Though you are obviously well practiced in abusive and offensive language...


----------



## luke123 (Apr 13, 2008)

eightsnake said:


> If you haven't realised at 12 that the job was intended for an adult especially taking into consideration the type of industry involved and the qualifications it asked for then I think my comment is fair play...


 how is it fair play? knowing nothing about me


----------



## Dirtydozen (Feb 7, 2007)

why the hell would you think that somewhere like this would employ a 12 year old and pay them that sort of money, did you not read the add, you need qualifications.


----------



## eightsnake (Jul 20, 2007)

luke123 said:


> how is it fair play? knowing nothing about me


 
I do not need to know anything about you, I can formulate an opinion based on your posts in this situation, and you will learn someday that EVERYONE is entitled to an opinion, even one you don't agree with...

I was neither abusive nor offensive, that comment was ambiguous...

Conversation over, I have much better things to do with my time to be honest....

Good luck in your search for ways to make extra money to feed your animals, I sincerely hope you find what you are looking for...


----------



## animal addict (Jun 1, 2008)

^^^ well now you are causing the argument - so ok the kid got crossed wires so there you go and now its rectified - bad language is not indictive of age by any means - although Luke you shouldnt be resorting to bad language - you are better than that and good luck with the job hunting - at least this kid is actually looking for work instead of scounging or being overly reliant on parents and showing some initiative - I dont think he should be shot down for that


----------



## Esarosa (Jul 13, 2007)

"When you resort to abusive language and actually making up what people have said or written, you have lost the arguement....


Now run along..."

Guys look he is twelve years old (I think). He is still a kid. Lay off. He misunderstood, that isn't a crime, so can you all stop trying to be 'right' or prove a point. Just leave it.


----------



## eightsnake (Jul 20, 2007)

Dirtydozen said:


> why the hell would you think that somewhere like this would employ a 12 year old and pay them that sort of money, did you not read the add, you need qualifications.


 
Thank you, someone else with a bit of common sense!:2thumb:


----------



## Tomcat (Jul 29, 2007)

How can you when you will be at school in the day?


----------



## luke123 (Apr 13, 2008)

eightsnake said:


> I do not need to know anything about you, I can formulate an opinion based on your posts in this situation, and you will learn someday that EVERYONE is entitled to an opinion, even one you don't agree with...
> 
> I was neither *abusive nor offensive*, that comment was ambiguous...
> 
> ...


 :lol2: yeah. saying i will be thick when im older, that sure didnt offend me?


----------



## luke123 (Apr 13, 2008)

Tomcat said:


> How can you when you will be at school in the day?


 :lol2: im not going to.


----------



## eightsnake (Jul 20, 2007)

animal addict said:


> ^^^ well now you are causing the argument - so ok the kid got crossed wires so there you go and now its rectified - bad language is not indictive of age by any means - although Luke you shouldnt be resorting to bad language - you are better than that and good luck with the job hunting - at least this kid is actually looking for work instead of scounging or being overly reliant on parents and showing some initiative - I dont think he should be shot down for that


Thought this was a public forum, I only expressed a personal opinion, but sorry forgot most forums dont allow that..

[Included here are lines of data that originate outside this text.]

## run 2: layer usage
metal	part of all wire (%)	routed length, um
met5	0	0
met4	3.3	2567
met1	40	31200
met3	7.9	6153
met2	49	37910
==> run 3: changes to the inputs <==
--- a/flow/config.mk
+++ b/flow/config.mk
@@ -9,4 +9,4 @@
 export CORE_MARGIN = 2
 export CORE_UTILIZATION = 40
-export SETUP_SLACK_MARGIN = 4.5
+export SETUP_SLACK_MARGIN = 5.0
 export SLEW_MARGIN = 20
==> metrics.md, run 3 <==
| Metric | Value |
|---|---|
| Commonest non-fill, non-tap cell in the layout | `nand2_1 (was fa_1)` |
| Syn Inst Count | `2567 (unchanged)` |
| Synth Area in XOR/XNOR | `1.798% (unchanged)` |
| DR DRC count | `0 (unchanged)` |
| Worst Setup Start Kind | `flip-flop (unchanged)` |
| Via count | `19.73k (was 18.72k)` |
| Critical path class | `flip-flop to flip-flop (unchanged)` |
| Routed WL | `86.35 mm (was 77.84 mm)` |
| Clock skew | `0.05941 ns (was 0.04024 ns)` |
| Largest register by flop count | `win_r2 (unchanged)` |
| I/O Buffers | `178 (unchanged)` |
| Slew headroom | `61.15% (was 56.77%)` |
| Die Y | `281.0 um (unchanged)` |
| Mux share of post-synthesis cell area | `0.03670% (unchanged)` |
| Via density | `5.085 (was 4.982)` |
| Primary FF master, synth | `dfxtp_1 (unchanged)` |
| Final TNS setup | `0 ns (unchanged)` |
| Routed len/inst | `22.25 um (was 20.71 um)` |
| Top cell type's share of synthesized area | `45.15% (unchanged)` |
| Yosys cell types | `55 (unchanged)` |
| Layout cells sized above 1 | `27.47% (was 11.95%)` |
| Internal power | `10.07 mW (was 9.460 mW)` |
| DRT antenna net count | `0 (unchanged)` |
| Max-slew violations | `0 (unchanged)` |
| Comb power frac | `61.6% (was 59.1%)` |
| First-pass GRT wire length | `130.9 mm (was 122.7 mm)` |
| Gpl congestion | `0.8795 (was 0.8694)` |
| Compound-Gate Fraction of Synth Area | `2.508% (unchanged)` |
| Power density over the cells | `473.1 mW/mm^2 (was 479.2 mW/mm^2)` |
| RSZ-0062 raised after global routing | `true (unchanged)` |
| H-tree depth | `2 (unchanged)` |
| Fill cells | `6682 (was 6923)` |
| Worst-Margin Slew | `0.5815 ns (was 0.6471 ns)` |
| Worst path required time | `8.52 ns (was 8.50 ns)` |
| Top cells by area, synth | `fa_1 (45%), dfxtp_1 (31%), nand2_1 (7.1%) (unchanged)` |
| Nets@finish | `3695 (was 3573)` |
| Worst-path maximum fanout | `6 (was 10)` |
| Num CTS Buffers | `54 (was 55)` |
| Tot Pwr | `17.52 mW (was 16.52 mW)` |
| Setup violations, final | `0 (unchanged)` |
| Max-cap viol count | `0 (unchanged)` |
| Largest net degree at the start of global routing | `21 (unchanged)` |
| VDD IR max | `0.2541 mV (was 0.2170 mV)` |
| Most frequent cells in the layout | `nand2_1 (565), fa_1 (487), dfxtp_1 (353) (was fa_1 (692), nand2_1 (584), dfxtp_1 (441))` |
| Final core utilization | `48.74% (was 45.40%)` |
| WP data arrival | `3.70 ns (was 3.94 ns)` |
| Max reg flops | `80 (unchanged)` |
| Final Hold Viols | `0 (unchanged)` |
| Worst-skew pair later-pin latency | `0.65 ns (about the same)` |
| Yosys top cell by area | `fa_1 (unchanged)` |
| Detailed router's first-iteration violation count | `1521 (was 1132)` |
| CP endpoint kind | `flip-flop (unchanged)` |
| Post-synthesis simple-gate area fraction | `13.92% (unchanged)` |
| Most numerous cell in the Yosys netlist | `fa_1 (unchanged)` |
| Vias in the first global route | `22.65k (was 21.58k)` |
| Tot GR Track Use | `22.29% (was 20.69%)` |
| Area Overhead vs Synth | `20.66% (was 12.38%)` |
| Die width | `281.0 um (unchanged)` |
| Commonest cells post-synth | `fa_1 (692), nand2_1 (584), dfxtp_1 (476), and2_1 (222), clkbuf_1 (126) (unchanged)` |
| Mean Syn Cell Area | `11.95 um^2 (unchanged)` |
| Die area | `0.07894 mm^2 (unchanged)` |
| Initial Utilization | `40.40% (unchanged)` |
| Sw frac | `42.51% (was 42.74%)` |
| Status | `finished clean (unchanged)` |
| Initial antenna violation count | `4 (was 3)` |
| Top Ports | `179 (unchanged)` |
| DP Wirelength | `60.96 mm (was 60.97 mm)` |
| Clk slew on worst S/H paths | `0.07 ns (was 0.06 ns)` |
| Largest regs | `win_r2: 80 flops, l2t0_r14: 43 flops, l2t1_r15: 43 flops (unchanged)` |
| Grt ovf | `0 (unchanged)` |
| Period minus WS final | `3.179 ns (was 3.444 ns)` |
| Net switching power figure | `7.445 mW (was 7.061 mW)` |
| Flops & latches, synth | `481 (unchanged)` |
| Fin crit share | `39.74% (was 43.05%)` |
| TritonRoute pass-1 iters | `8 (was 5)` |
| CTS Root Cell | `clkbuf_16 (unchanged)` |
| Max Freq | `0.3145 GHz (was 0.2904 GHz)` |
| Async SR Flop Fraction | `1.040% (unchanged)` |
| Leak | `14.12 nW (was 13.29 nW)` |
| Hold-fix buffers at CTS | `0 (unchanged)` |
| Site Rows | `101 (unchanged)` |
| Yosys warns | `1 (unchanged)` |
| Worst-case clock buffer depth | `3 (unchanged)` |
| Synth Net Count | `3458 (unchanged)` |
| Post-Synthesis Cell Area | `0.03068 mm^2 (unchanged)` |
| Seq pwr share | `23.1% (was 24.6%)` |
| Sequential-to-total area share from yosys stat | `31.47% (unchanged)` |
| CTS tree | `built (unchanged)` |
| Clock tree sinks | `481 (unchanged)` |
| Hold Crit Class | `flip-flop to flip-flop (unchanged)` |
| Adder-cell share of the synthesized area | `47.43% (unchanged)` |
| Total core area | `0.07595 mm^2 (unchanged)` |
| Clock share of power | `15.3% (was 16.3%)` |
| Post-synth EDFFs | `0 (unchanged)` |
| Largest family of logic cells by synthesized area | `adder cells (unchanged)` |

I have been neither abusive nor offensive as I pointed out before...


----------



## luke123 (Apr 13, 2008)

eightsnake said:


> Thought this was a public forum, I only expressed a personal opinion, but sorry forgot most forums dont allow that..
> 
> I have been neither abusive nor offensive as I pointed out before...


 yes you have?!


----------



## rakpeterson (Oct 10, 2007)

I have not read the whole thread and dont think I will as the first two pages clearly shows the general opinion of the forum asd a whole, so forgive me as I am most probably repeating things here.

Firstly im quite sure that you can not do this because of your age. My understanding is that nobody under the age of 13 can be employed.

If that is incorrect, then I apologise and somebody please do correct me.

If, legally you are allowed to work, then I think someone like you, is potentially a good candidate. You will ensure the animals are kept to a high standard. The testing will continue regardless of wether you take the job or not, so you would have an opportunity to make sure that the animals welfare is of high priority.

The companies website is understandably vague but from what I can make out they appear to do studies for medical and pharmasutical companies, not cosmetics.

I understand the moral issues surrounding this but I do wonder if the people who strongly oppose animal testing have actually thought long and hard about the good that has come from it. No doubt some people on here have indirectly benefited. I realise that it is not a nice practise but having people there who actually do care about the animals welfare can only be a good thing for the animals.

The basic answer is do some research, speak to the company, and see how you feel, but I would be very shocked if you can do this at 12, and even more so if they are going to pay 12,500k to a 12yo for cleaning out cages. Thats what I was getting at 20 with 2 children and the OH to support, bills, rent, running a car etc. working for the home office!


----------



## luke123 (Apr 13, 2008)

rakpeterson said:


> I have not read the whole thread and dont think I will as the first two pages clearly shows the general opinion of the forum asd a whole, so forgive me as I am most probably repeating things here.
> 
> Firstly im quite sure that you can not do this because of your age. My understanding is that nobody under the age of 13 can be employed.
> 
> ...


 turns out i misunderstood the add, which i am now being slated for.


----------



## rakpeterson (Oct 10, 2007)

luke123 said:


> turns out i misunderstood the add, which i am now being slated for.



I have just noticed.

Just walk away from it luke, dont even bother looking at the thread anymore!!!


----------



## Lover (Apr 3, 2007)

how did eightsnake offend you? i see nothing that will offend you. 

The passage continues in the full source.